I could see from the clock that we had been there for an hour. Only 30 minutes left. Was I going to let another week go by without sharing? Without showing? I'm not sure what happened or why I finally felt I could/would/wanted to show her the rest, but I knew that I couldn't show it all, so I ripped off the last section. The one memory that tells me how far it went. I wonder whether I felt that by still keeping that card close to my chest I could share the rest of it? I gave her the paper. She read it in silence rather than normal, reading it out. I'm not ready to hear any of this said back to me yet. She said some stuff, no idea what though, but it made me realise that I still hadn't told her expressly what happened, and, unlike my first 'T', she doesn't strike me as someone to outwardly read between the lines. I figured I needed to tell her. What was the point of sharing all of that if she still didn't actually know what happened. So I took the last remaining piece of paper, folded away the bit that no-one knows and showed her the rest.
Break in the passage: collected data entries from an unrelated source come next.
## src/rtl/psci_pkg.sv

```systemverilog
// Constants, register map and types of the pressure control and irq block
//----------------------------------------------------------------------
// What this block does
// - Power control bit 0 after boot keeps power-down; 1 makes device active.
// - Rate field 000 one-shot, 001..111 select the pressure/temperature rates.
// - Differential enable 1 runs threshold and interrupt circuitry; 0 stops it.
// - Block update holds an output until all its bytes were read.
// - Offset enable bit switches the calibration offset registers on or off.
// - Three-wire select 0 reads on serial out pin; 1 on shared pin.
// - Reload bit copies trim store to calibration, then clears itself.
// - Reload takes effect at the next pressure rate tick, at most one output data rate period after being set.
// - Soft reset together with reload restores power-on configuration.
// - Auto-zero captures pressure as reference; output then reads difference.
// - One-shot bit in rate 000 runs one conversion, sets flags, self-clears.
// - Polarity bit 0 makes pads active high, 1 active low.
// - Drive type bit 0 push-pull, 1 open drain on both pads.
// - Per-pad 3-bit source selector: ground, high, low, either, ready, off.
// - Data-ready source shows that a new pressure value is available.
// - Latch enable holds interrupt requests in the source register.
// - Low event enable requests interrupt when difference is below threshold.
// - High event enable requests interrupt when difference is above threshold.
// - Reference is 24-bit two's complement in three bytes, added to output; subtracted from it once auto-zero is active.
// - Threshold is a 16-bit unsigned value in low and high bytes.
// - Pressure ready flag sets on new sample, clears on pressure read.
// - Calibration offset acts on output pressure only when enabled.
//----------------------------------------------------------------------
package psci_pkg;
  //----------------------------------------------------------------------
  // Register offsets
  //----------------------------------------------------------------------
  localparam logic [6:0] ADR_REF_XL = 7'h08, ADR_REF_L = 7'h09;
  localparam logic [6:0] ADR_REF_H = 7'h0a, ADR_ID = 7'h0f;
  localparam logic [6:0] ADR_CTRL1 = 7'h20, ADR_CTRL2 = 7'h21;
  localparam logic [6:0] ADR_CTRL3 = 7'h22, ADR_EVCFG = 7'h23;
  localparam logic [6:0] ADR_ISRC = 7'h24, ADR_THS_L = 7'h25;
  localparam logic [6:0] ADR_THS_H = 7'h26, ADR_STATUS = 7'h27;
  localparam logic [6:0] ADR_POUT_XL = 7'h28, ADR_POUT_L = 7'h29;
  localparam logic [6:0] ADR_POUT_H = 7'h2a, ADR_TOUT_L = 7'h2b;
  localparam logic [6:0] ADR_TOUT_H = 7'h2c, ADR_OFS_XL = 7'h3c;
  localparam logic [6:0] ADR_OFS_L = 7'h3d, ADR_OFS_H = 7'h3e;
  //----------------------------------------------------------------------
  // Reset values and codes
  //----------------------------------------------------------------------
  localparam logic [7:0] CTRL_RST = 8'h00;
  localparam logic [7:0] EVCFG_RST = 8'h00;
  // Identity value is arbitrary
  localparam logic [7:0] ID_VALUE = 8'h5a;
  localparam logic [15:0] TRIM_RST = 16'h0000;
  localparam logic [2:0] RATE_ONE_SHOT = 3'h0;
  localparam logic [2:0] SEL_GND = 3'h0, SEL_HIGH = 3'h1, SEL_LOW = 3'h2;
  localparam logic [2:0] SEL_EITHER = 3'h3, SEL_DRDY = 3'h4;
  localparam logic [2:0] SEL_HIZ = 3'h7;
  //----------------------------------------------------------------------
  // Timing
  //----------------------------------------------------------------------
  localparam longint CLK_HZ = 125_000_000;
  localparam longint RATE_1HZ_MHZ = 1000, RATE_7HZ_MHZ = 7000;
  localparam longint RATE_12HZ5_MHZ = 12500, RATE_25HZ_MHZ = 25000;
  localparam int PER_1HZ_CYC = int'(CLK_HZ * 1000 / RATE_1HZ_MHZ);
  localparam int PER_7HZ_CYC = int'(CLK_HZ * 1000 / RATE_7HZ_MHZ);
  localparam int PER_12HZ5_CYC = int'(CLK_HZ * 1000 / RATE_12HZ5_MHZ);
  localparam int PER_25HZ_CYC = int'(CLK_HZ * 1000 / RATE_25HZ_MHZ);
  //----------------------------------------------------------------------
  // Types
  //----------------------------------------------------------------------
  typedef struct packed {
    logic power_active_bit;
    logic [2:0] sample_rate_sel;
    logic differential_enable;
    logic block_update;
    logic offset_enable;
    logic three_wire_select;
  } psci_ctrl1_type;
  typedef struct packed {
    logic reload_req;
    logic [3:0] spare;
    logic soft_reset_req;
    logic auto_zero;
    logic one_shot;
  } psci_ctrl2_type;
  typedef struct packed {
    logic irq_active_low;
    logic irq_drive_type;
    logic [2:0] second_pad_source_sel;
    logic [2:0] first_pad_source_sel;
  } psci_ctrl3_type;
  typedef struct packed {
    logic [4:0] spare;
    logic irq_latch_enable;
    logic low_event_enable;
    logic high_event_enable;
  } psci_evcfg_type;
  typedef enum logic [3:0] {
    SPI_IDLE = 4'b0001,
    SPI_CMD = 4'b0010,
    SPI_WR = 4'b0100,
    SPI_RD = 4'b1000
  } psci_spi_state_type;
endpackage

```

## src/rtl/psci_top.sv

```systemverilog
// Control, output and interrupt pad logic of the pressure sensor
module psci_top #(
  parameter int PER_1HZ = psci_pkg::PER_1HZ_CYC,
  parameter int PER_7HZ = psci_pkg::PER_7HZ_CYC,
  parameter int PER_12HZ5 = psci_pkg::PER_12HZ5_CYC,
  parameter int PER_25HZ = psci_pkg::PER_25HZ_CYC
) (
  // Clock and reset
  input wire logic core_clk,
  input wire logic rst_b,
  // Serial link
  input wire logic spi_cs_b,
  input wire logic spi_clk,
  input wire logic shared_serial_pin_in,
  output logic shared_serial_pin_out,
  output logic shared_serial_pin_oe,
  output logic serial_out_pin,
  output logic serial_out_pin_oe,
  // Sensor front end and trim store
  input wire logic [23:0] sensor_press,
  input wire logic [15:0] sensor_temp,
  input wire logic [15:0] trim_store,
  output logic [15:0] calib_trim,
  output logic power_active,
  // Interrupt pads
  output logic first_irq_pad_out,
  output logic first_irq_pad_oe,
  output logic second_irq_pad_out,
  output logic second_irq_pad_oe
);
  import psci_pkg::*;

  psci_ctrl1_type ctrl1_reg;
  psci_ctrl2_type ctrl2_reg;
  psci_ctrl3_type ctrl3_reg;
  psci_evcfg_type evcfg_reg;
  psci_spi_state_type state_reg;
  logic cs_s1_reg, cs_s2_reg, ck_s1_reg, ck_s2_reg, ck_s3_reg;
  logic di_s1_reg, di_s2_reg, ck_rise, ck_fall, byte_done;
  logic [2:0] bit_cnt_reg;
  logic [7:0] sh_reg, tx_reg, dout_reg, byte_in, rd_dat;
  logic [6:0] addr_reg, addr_next, rd_adr;
  logic ms_reg, wr_stb, rd_stb, sw_rst, boot_done, init_reg;
  logic [23:0] ref_reg, ofs_reg, pout_reg, comp, pout_next, diff;
  logic [15:0] ths_reg, tout_reg;
  logic [1:0] tick, pad_out_reg, pad_oe_reg;
  logic p_new, t_new, oneshot_mode, conv_go, eval, above, below;
  logic az_pend_reg, az_reg, pda_reg, tda_reg, por_reg, tor_reg;
  logic [2:0] isrc_reg, evv, pmask_reg, pmask_next;
  logic [1:0] tmask_reg, tmask_next;
  logic rd_ph, rd_th, rd_isrc, rd_take, plock, tlock;
  logic [25:0] diffx, thx;

  //----------------------------------------------------------------------
  // Link synchronisers
  //----------------------------------------------------------------------
  always_ff @(posedge core_clk or negedge rst_b)
  begin
    if (!rst_b)
    begin
      cs_s1_reg <= 1'b1;
      cs_s2_reg <= 1'b1;
      ck_s1_reg <= 1'b1;
      ck_s2_reg <= 1'b1;
      ck_s3_reg <= 1'b1;
      di_s1_reg <= 1'b0;
      di_s2_reg <= 1'b0;
    end
    else
    begin
      cs_s1_reg <= spi_cs_b;
      cs_s2_reg <= cs_s1_reg;
      ck_s1_reg <= spi_clk;
      ck_s2_reg <= ck_s1_reg;
      ck_s3_reg <= ck_s2_reg;
      di_s1_reg <= shared_serial_pin_in;
      di_s2_reg <= di_s1_reg;
    end
  end

  //----------------------------------------------------------------------
  // Serial register access
  //----------------------------------------------------------------------
  assign ck_rise = ck_s2_reg && !ck_s3_reg;
  assign ck_fall = !ck_s2_reg && ck_s3_reg;
  assign byte_in = {sh_reg[6:0], di_s2_reg};
  assign byte_done = ck_rise && bit_cnt_reg == 3'd7 && !cs_s2_reg;
  assign addr_next = addr_reg + {6'h00, ms_reg};
  assign wr_stb = byte_done && state_reg == SPI_WR;
  assign rd_stb = byte_done &&
    ((state_reg == SPI_CMD && byte_in[7]) || state_reg == SPI_RD);
  assign rd_adr = (state_reg == SPI_CMD) ? {1'b0, byte_in[5:0]} : addr_next;

  always_ff @(posedge core_clk or negedge rst_b)
  begin
    if (!rst_b)
    begin
      state_reg <= SPI_IDLE;
      bit_cnt_reg <= 3'h0;
      sh_reg <= 8'h00;
      addr_reg <= 7'h00;
      ms_reg <= 1'b0;
      tx_reg <= 8'h00;
      dout_reg <= 8'h00;
    end
    else if (cs_s2_reg)
    begin
      state_reg <= SPI_IDLE;
      bit_cnt_reg <= 3'h0;
    end
    else
    begin
      if (state_reg == SPI_IDLE)
        state_reg <= SPI_CMD;
      if (ck_rise)
      begin
        sh_reg <= byte_in;
        bit_cnt_reg <= bit_cnt_reg + 3'd1;
      end
      if (byte_done)
      begin
        case (state_reg)
          SPI_CMD: state_reg <= byte_in[7] ? SPI_RD : SPI_WR;
          SPI_WR: state_reg <= SPI_WR;
          SPI_RD: state_reg <= SPI_RD;
          default: state_reg <= SPI_IDLE;
        endcase
        if (state_reg == SPI_CMD)
          ms_reg <= byte_in[6];
        addr_reg <= (state_reg == SPI_WR) ? addr_next : rd_adr;
        tx_reg <= rd_dat;
      end
      if (ck_fall && state_reg == SPI_RD)
        dout_reg <= {7'h00, tx_reg[3'd7 - bit_cnt_reg]};
    end
  end

  assign serial_out_pin = dout_reg[0];
  assign shared_serial_pin_out = dout_reg[0];
  assign serial_out_pin_oe = state_reg == SPI_RD && !cs_s2_reg &&
    !ctrl1_reg.three_wire_select;
  assign shared_serial_pin_oe = state_reg == SPI_RD && !cs_s2_reg &&
    ctrl1_reg.three_wire_select;

  always_comb
  begin
    case (rd_adr)
      ADR_REF_XL: rd_dat = ref_reg[7:0];
      ADR_REF_L: rd_dat = ref_reg[15:8];
      ADR_REF_H: rd_dat = ref_reg[23:16];
      ADR_ID: rd_dat = ID_VALUE;
      ADR_CTRL1: rd_dat = ctrl1_reg;
      ADR_CTRL2: rd_dat = ctrl2_reg;
      ADR_CTRL3: rd_dat = ctrl3_reg;
      ADR_EVCFG: rd_dat = evcfg_reg;
      ADR_ISRC: rd_dat = {5'h00, isrc_reg};
      ADR_THS_L: rd_dat = ths_reg[7:0];
      ADR_THS_H: rd_dat = ths_reg[15:8];
      ADR_STATUS: rd_dat = {2'h0, por_reg, tor_reg, 2'h0, pda_reg, tda_reg};
      ADR_POUT_XL: rd_dat = pout_reg[7:0];
      ADR_POUT_L: rd_dat = pout_reg[15:8];
      ADR_POUT_H: rd_dat = pout_reg[23:16];
      ADR_TOUT_L: rd_dat = tout_reg[7:0];
      ADR_TOUT_H: rd_dat = tout_reg[15:8];
      ADR_OFS_XL: rd_dat = ofs_reg[7:0];
      ADR_OFS_L: rd_dat = ofs_reg[15:8];
      ADR_OFS_H: rd_dat = ofs_reg[23:16];
      default: rd_dat = 8'h00;
    endcase
  end

  //----------------------------------------------------------------------
  // Rate ticks
  //----------------------------------------------------------------------
  function automatic logic [31:0] rate_cycles(input logic [2:0] r,
                                              input logic temp);
    case (r)
      3'h1: rate_cycles = 32'(PER_1HZ);
      3'h2: rate_cycles = temp ? 32'(PER_1HZ) : 32'(PER_7HZ);
      3'h3: rate_cycles = temp ? 32'(PER_1HZ) : 32'(PER_12HZ5);
      3'h4: rate_cycles = temp ? 32'(PER_1HZ) : 32'(PER_25HZ);
      3'h5: rate_cycles = 32'(PER_7HZ);
      3'h6: rate_cycles = 32'(PER_12HZ5);
      default: rate_cycles = 32'(PER_25HZ);
    endcase
  endfunction

  for (genvar i = 0; i < 2; i++)
  begin : g_tick
    logic [31:0] cnt_reg;
    logic [31:0] per;
    assign per = rate_cycles(ctrl1_reg.sample_rate_sel, i == 1);
    assign tick[i] = cnt_reg >= per - 32'd1;
    always_ff @(posedge core_clk or negedge rst_b)
    begin
      if (!rst_b)
        cnt_reg <= 32'h0;
      else if (tick[i])
        cnt_reg <= 32'h0;
      else
        cnt_reg <= cnt_reg + 32'd1;
    end
  end

  //----------------------------------------------------------------------
  // Conversion and pressure arithmetic
  //----------------------------------------------------------------------
  assign oneshot_mode = ctrl1_reg.sample_rate_sel == RATE_ONE_SHOT;
  assign conv_go = ctrl1_reg.power_active_bit &&
    (!oneshot_mode || ctrl2_reg.one_shot);
  assign p_new = conv_go && tick[0];
  assign t_new = conv_go && (oneshot_mode ? tick[0] : tick[1]);
  assign comp = sensor_press +
    (ctrl1_reg.offset_enable ? ofs_reg : 24'h0);
  assign pout_next = az_reg ? comp - ref_reg : comp + ref_reg;
  assign diff = comp - ref_reg;
  assign diffx = {{2{diff[23]}}, diff};
  assign thx = {2'h0, ths_reg, 8'h00};
  assign above = $signed(diffx) > $signed(thx);
  assign below = $signed(diffx) < -$signed(thx);
  assign eval = p_new && ctrl1_reg.differential_enable;
  assign evv[0] = above && evcfg_reg.high_event_enable;
  assign evv[1] = below && evcfg_reg.low_event_enable;
  assign evv[2] = evv[0] || evv[1];
  assign boot_done = ctrl2_reg.reload_req && tick[0];
  assign sw_rst = boot_done && ctrl2_reg.soft_reset_req;
  // Side effects once a byte starts to leave, never on a dropped prefetch
  assign rd_take = ck_fall && state_reg == SPI_RD && bit_cnt_reg == 3'd0 &&
    !cs_s2_reg;
  assign rd_ph = rd_take && addr_reg == ADR_POUT_H;
  assign rd_th = rd_take && addr_reg == ADR_TOUT_H;
  assign rd_isrc = rd_take && addr_reg == ADR_ISRC;
  assign plock = ctrl1_reg.block_update && pmask_reg != 3'h0;
  assign tlock = ctrl1_reg.block_update && tmask_reg != 2'h0;

  always_comb
  begin
    pmask_next = pmask_reg;
    tmask_next = tmask_reg;
    if (rd_take && addr_reg == ADR_POUT_XL)
      pmask_next[0] = 1'b1;
    if (rd_take && addr_reg == ADR_POUT_L)
      pmask_next[1] = 1'b1;
    if (rd_ph)
      pmask_next[2] = 1'b1;
    if (rd_take && addr_reg == ADR_TOUT_L)
      tmask_next[0] = 1'b1;
    if (rd_th)
      tmask_next[1] = 1'b1;
    if (pmask_next == 3'h7)
      pmask_next = 3'h0;
    if (tmask_next == 2'h3)
      tmask_next = 2'h0;
  end

  //----------------------------------------------------------------------
  // Control registers
  //----------------------------------------------------------------------
  always_ff @(posedge core_clk or negedge rst_b)
  begin
    if (!rst_b)
    begin
      ctrl1_reg <= CTRL_RST;
      ctrl2_reg <= CTRL_RST;
      ctrl3_reg <= CTRL_RST;
      evcfg_reg <= EVCFG_RST;
    end
    else if (sw_rst)
    begin
      ctrl1_reg <= CTRL_RST;
      ctrl2_reg <= CTRL_RST;
      ctrl3_reg <= CTRL_RST;
      evcfg_reg <= EVCFG_RST;
    end
    else
    begin
      if (wr_stb && addr_reg == ADR_CTRL1)
        ctrl1_reg <= byte_in;
      if (wr_stb && addr_reg == ADR_CTRL3)
        ctrl3_reg <= byte_in;
      if (wr_stb && addr_reg == ADR_EVCFG)
        evcfg_reg <= byte_in;
      if (wr_stb && addr_reg == ADR_CTRL2)
        ctrl2_reg <= byte_in;
      else
      begin
        if (boot_done)
          ctrl2_reg.reload_req <= 1'b0;
        if (p_new && oneshot_mode)
          ctrl2_reg.one_shot <= 1'b0;
      end
    end
  end

  always_ff @(posedge core_clk or negedge rst_b)
  begin
    if (!rst_b)
    begin
      calib_trim <= TRIM_RST;
      init_reg <= 1'b1;
    end
    else
    begin
      init_reg <= 1'b0;
      if (init_reg || boot_done)
        calib_trim <= trim_store;
    end
  end

  always_ff @(posedge core_clk or negedge rst_b)
  begin
    if (!rst_b)
    begin
      ref_reg <= 24'h0;
      ths_reg <= 16'h0;
      ofs_reg <= 24'h0;
      az_pend_reg <= 1'b0;
      az_reg <= 1'b0;
    end
    else if (sw_rst)
    begin
      ref_reg <= 24'h0;
      ths_reg <= 16'h0;
      ofs_reg <= 24'h0;
      az_pend_reg <= 1'b0;
      az_reg <= 1'b0;
    end
    else
    begin
      if (wr_stb && addr_reg == ADR_CTRL2)
        az_pend_reg <= byte_in[1];
      else if (p_new && az_pend_reg)
        az_pend_reg <= 1'b0;
      if (!ctrl2_reg.auto_zero)
        az_reg <= 1'b0;
      else if (p_new && az_pend_reg)
        az_reg <= 1'b1;
      if (p_new && az_pend_reg)
        ref_reg <= comp;
      else if (wr_stb && addr_reg == ADR_REF_XL)
        ref_reg[7:0] <= byte_in;
      else if (wr_stb && addr_reg == ADR_REF_L)
        ref_reg[15:8] <= byte_in;
      else if (wr_stb && addr_reg == ADR_REF_H)
        ref_reg[23:16] <= byte_in;
      if (wr_stb && addr_reg == ADR_THS_L)
        ths_reg[7:0] <= byte_in;
      if (wr_stb && addr_reg == ADR_THS_H)
        ths_reg[15:8] <= byte_in;
      if (wr_stb && addr_reg == ADR_OFS_XL)
        ofs_reg[7:0] <= byte_in;
      if (wr_stb && addr_reg == ADR_OFS_L)
        ofs_reg[15:8] <= byte_in;
      if (wr_stb && addr_reg == ADR_OFS_H)
        ofs_reg[23:16] <= byte_in;
    end
  end

  //----------------------------------------------------------------------
  // Outputs, status and interrupt source
  //----------------------------------------------------------------------
  always_ff @(posedge core_clk or negedge rst_b)
  begin
    if (!rst_b)
    begin
      pout_reg <= 24'h0;
      tout_reg <= 16'h0;
      pmask_reg <= 3'h0;
      tmask_reg <= 2'h0;
      {pda_reg, tda_reg, por_reg, tor_reg} <= 4'h0;
      isrc_reg <= 3'h0;
    end
    else if (sw_rst)
    begin
      pout_reg <= 24'h0;
      tout_reg <= 16'h0;
      pmask_reg <= 3'h0;
      tmask_reg <= 2'h0;
      {pda_reg, tda_reg, por_reg, tor_reg} <= 4'h0;
      isrc_reg <= 3'h0;
    end
    else
    begin
      pmask_reg <= pmask_next;
      tmask_reg <= tmask_next;
      if (p_new && !plock)
        pout_reg <= az_pend_reg ? 24'h0 : pout_next;
      if (t_new && !tlock)
        tout_reg <= sensor_temp;
      pda_reg <= p_new || (pda_reg && !rd_ph);
      por_reg <= (p_new && pda_reg) || (por_reg && !rd_ph);
      tda_reg <= t_new || (tda_reg && !rd_th);
      tor_reg <= (t_new && tda_reg) || (tor_reg && !rd_th);
      if (!ctrl1_reg.differential_enable)
        isrc_reg <= 3'h0;
      else if (evcfg_reg.irq_latch_enable)
        isrc_reg <= (eval ? evv : 3'h0) | (rd_isrc ? 3'h0 : isrc_reg);
      else if (eval)
        isrc_reg <= evv;
    end
  end

  //----------------------------------------------------------------------
  // Interrupt pads
  //----------------------------------------------------------------------
  for (genvar i = 0; i < 2; i++)
  begin : g_pad
    logic [2:0] sel;
    logic act, lvl;
    assign sel = (i == 0) ? ctrl3_reg.first_pad_source_sel :
      ctrl3_reg.second_pad_source_sel;
    always_comb
    begin
      case (sel)
        SEL_HIGH: act = isrc_reg[0];
        SEL_LOW: act = isrc_reg[1];
        SEL_EITHER: act = isrc_reg[0] || isrc_reg[1];
        SEL_DRDY: act = pda_reg;
        default: act = 1'b0;
      endcase
      lvl = (sel == SEL_GND) ? 1'b0 : act ^ ctrl3_reg.irq_active_low;
    end
    always_ff @(posedge core_clk or negedge rst_b)
    begin
      if (!rst_b)
      begin
        pad_out_reg[i] <= 1'b0;
        pad_oe_reg[i] <= 1'b0;
      end
      else
      begin
        pad_out_reg[i] <= ctrl3_reg.irq_drive_type ? 1'b0 : lvl;
        pad_oe_reg[i] <= sel != SEL_HIZ &&
          (!ctrl3_reg.irq_drive_type || !lvl);
      end
    end
  end

  assign first_irq_pad_out = pad_out_reg[0];
  assign first_irq_pad_oe = pad_oe_reg[0];
  assign second_irq_pad_out = pad_out_reg[1];
  assign second_irq_pad_oe = pad_oe_reg[1];
  assign power_active = ctrl1_reg.power_active_bit;
endmodule // psci_top

```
She cried. I think. I mean I couldn't see it, but I could hear it. Not like crazy blubbing or anything, but a slight tear, a little sniffle. She said "I am so sorry. I am so sorry that this happened to you. I am so sorry" While I just sat there. Emotionless. I think. Except one. Fear. Again, I can't tell for sure because I spent the entire session facing away from her, but I felt her inch just a little closer and she said "you are safe here. You are safe in this room. They can't hurt you in here". To which my written reply was "they can't, but you can". My fear doesn't (mostly) stem from a distorted reality that I am back in that place. I know I am not. Rather it comes from a very real place that people hurt other people. All the time. Children hurt children. Adults hurt children. Adults hurt adults. How the hell do I know that she isn't going to spot this weakness in me and abuse that. I don't. And so I have to vehemently protect myself. At all times.
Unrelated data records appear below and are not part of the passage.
**config.mk**
```make
export PLATFORM = sky130hd
export DESIGN_NAME = moie_core
export DESIGN_NICKNAME = d
export VERILOG_FILES = /design/src/moie_pkg.sv /design/src/moie_exec_unit.sv /design/src/moie_core.sv
export VERILOG_INCLUDE_DIRS = /design/src /design/src/src
export SDC_FILE = /design/constraint.sdc
export NUM_CORES = 2
export LEC_CHECK = 0
export ABC_AREA = 1
export BUFFER_PORTS_ARGS = -buffer_cell sky130_fd_sc_hd__buf_2
export CAP_MARGIN = 20
export CELL_PAD_IN_SITES_DETAIL_PLACEMENT = 1
export CELL_PAD_IN_SITES_GLOBAL_PLACEMENT = 1
export CORE_ASPECT_RATIO = 1.75
export CORE_MARGIN = 2
export CORE_UTILIZATION = 44
export DETAILED_ROUTE_END_ITERATION = 10
export GPL_ROUTABILITY_DRIVEN = 1
export PLACE_DENSITY = 0.82
export SLEW_MARGIN = 20
export SYNTH_ARGS = -nofsm -noshare
export SYNTH_HDL_FRONTEND = slang
export SYNTH_HIERARCHICAL = 1
export SYNTH_SLANG_ARGS = --single-unit
```
**constraint.sdc**
```tcl
create_clock -name aclk -period 8 [get_ports aclk]
set_input_delay 0.8 -clock aclk [delete_from_list [all_inputs] [get_ports aclk]]
set_output_delay 0.8 -clock aclk [all_outputs]
set_load 0.03 [all_outputs]
```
I think I drifted off at one point. Dissociated I guess. Safest place to be sometimes.
And then I told her it was pancake day and spent a couple of minutes talking about pancakes until it was time to leave.
I said goodbye and got up and walked out. A weird end to a weird session.
Oh yeah, she also said something like she promised me she wouldn't hurt me, and she promised she wouldn't let me down. My first thought? Don't make promises you can't keep.